[[ Input records open ]]

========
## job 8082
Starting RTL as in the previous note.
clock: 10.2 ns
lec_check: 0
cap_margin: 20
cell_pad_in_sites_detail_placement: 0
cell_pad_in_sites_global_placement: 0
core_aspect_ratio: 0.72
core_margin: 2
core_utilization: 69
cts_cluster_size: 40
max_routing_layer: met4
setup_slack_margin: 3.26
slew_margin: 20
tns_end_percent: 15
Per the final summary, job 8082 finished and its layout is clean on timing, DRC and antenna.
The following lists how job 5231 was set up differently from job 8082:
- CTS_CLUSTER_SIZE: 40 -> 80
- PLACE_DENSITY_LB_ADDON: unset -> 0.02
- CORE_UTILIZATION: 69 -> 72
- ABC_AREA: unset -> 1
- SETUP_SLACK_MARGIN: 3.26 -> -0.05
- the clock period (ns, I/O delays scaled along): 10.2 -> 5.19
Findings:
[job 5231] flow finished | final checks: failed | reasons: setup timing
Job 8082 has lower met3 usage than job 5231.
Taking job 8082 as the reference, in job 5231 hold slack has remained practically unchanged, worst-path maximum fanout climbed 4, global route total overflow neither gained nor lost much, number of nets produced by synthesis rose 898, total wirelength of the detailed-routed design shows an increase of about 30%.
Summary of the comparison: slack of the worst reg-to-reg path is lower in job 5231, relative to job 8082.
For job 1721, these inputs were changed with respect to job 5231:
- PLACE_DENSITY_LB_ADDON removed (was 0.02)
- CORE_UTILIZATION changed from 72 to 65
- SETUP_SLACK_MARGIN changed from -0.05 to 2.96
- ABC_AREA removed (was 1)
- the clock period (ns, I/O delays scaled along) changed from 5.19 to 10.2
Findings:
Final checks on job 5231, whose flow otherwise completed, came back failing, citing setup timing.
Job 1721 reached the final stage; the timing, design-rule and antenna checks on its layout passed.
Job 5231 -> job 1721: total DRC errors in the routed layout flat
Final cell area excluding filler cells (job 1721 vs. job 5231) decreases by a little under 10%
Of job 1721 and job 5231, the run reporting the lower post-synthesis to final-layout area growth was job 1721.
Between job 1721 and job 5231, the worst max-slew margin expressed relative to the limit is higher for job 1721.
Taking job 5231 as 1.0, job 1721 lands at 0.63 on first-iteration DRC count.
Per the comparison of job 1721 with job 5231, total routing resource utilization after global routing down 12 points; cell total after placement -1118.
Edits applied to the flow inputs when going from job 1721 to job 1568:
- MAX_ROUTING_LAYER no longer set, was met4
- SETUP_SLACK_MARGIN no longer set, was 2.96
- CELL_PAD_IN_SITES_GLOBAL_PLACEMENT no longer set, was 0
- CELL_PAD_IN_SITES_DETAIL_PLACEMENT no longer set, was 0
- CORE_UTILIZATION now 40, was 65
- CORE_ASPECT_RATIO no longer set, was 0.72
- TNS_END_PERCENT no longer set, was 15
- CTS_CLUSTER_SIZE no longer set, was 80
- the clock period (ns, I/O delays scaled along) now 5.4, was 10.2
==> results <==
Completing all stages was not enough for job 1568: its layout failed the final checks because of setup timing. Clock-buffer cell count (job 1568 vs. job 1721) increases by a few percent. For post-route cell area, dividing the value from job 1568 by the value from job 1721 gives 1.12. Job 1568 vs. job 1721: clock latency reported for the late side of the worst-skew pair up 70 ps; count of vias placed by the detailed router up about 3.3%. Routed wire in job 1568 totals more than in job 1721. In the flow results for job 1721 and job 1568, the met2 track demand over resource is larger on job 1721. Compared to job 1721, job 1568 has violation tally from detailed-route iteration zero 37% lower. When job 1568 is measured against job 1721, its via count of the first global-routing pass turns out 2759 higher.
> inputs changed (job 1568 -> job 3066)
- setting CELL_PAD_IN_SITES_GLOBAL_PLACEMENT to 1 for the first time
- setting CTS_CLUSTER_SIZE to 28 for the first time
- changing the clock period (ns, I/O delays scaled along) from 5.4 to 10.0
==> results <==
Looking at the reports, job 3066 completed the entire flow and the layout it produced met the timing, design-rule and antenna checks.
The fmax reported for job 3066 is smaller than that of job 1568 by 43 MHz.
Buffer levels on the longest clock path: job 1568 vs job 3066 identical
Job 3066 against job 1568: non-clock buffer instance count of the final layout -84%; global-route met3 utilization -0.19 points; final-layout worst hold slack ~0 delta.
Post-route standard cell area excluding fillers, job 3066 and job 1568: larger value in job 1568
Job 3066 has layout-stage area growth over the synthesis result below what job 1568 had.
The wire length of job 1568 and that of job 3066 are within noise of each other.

[[ Input records closed ]]

• _Exercise instructions_
Looking at the data above, return every line from the one with "Summary of the" down to the one with "Final checks on", exactly and inclusively.

• _Problem solution_
Summary of the comparison: slack of the worst reg-to-reg path is lower in job 5231, relative to job 8082.
For job 1721, these inputs were changed with respect to job 5231:
- PLACE_DENSITY_LB_ADDON removed (was 0.02)
- CORE_UTILIZATION changed from 72 to 65
- SETUP_SLACK_MARGIN changed from -0.05 to 2.96
- ABC_AREA removed (was 1)
- the clock period (ns, I/O delays scaled along) changed from 5.19 to 10.2
Findings:
Final checks on job 5231, whose flow otherwise completed, came back failing, citing setup timing.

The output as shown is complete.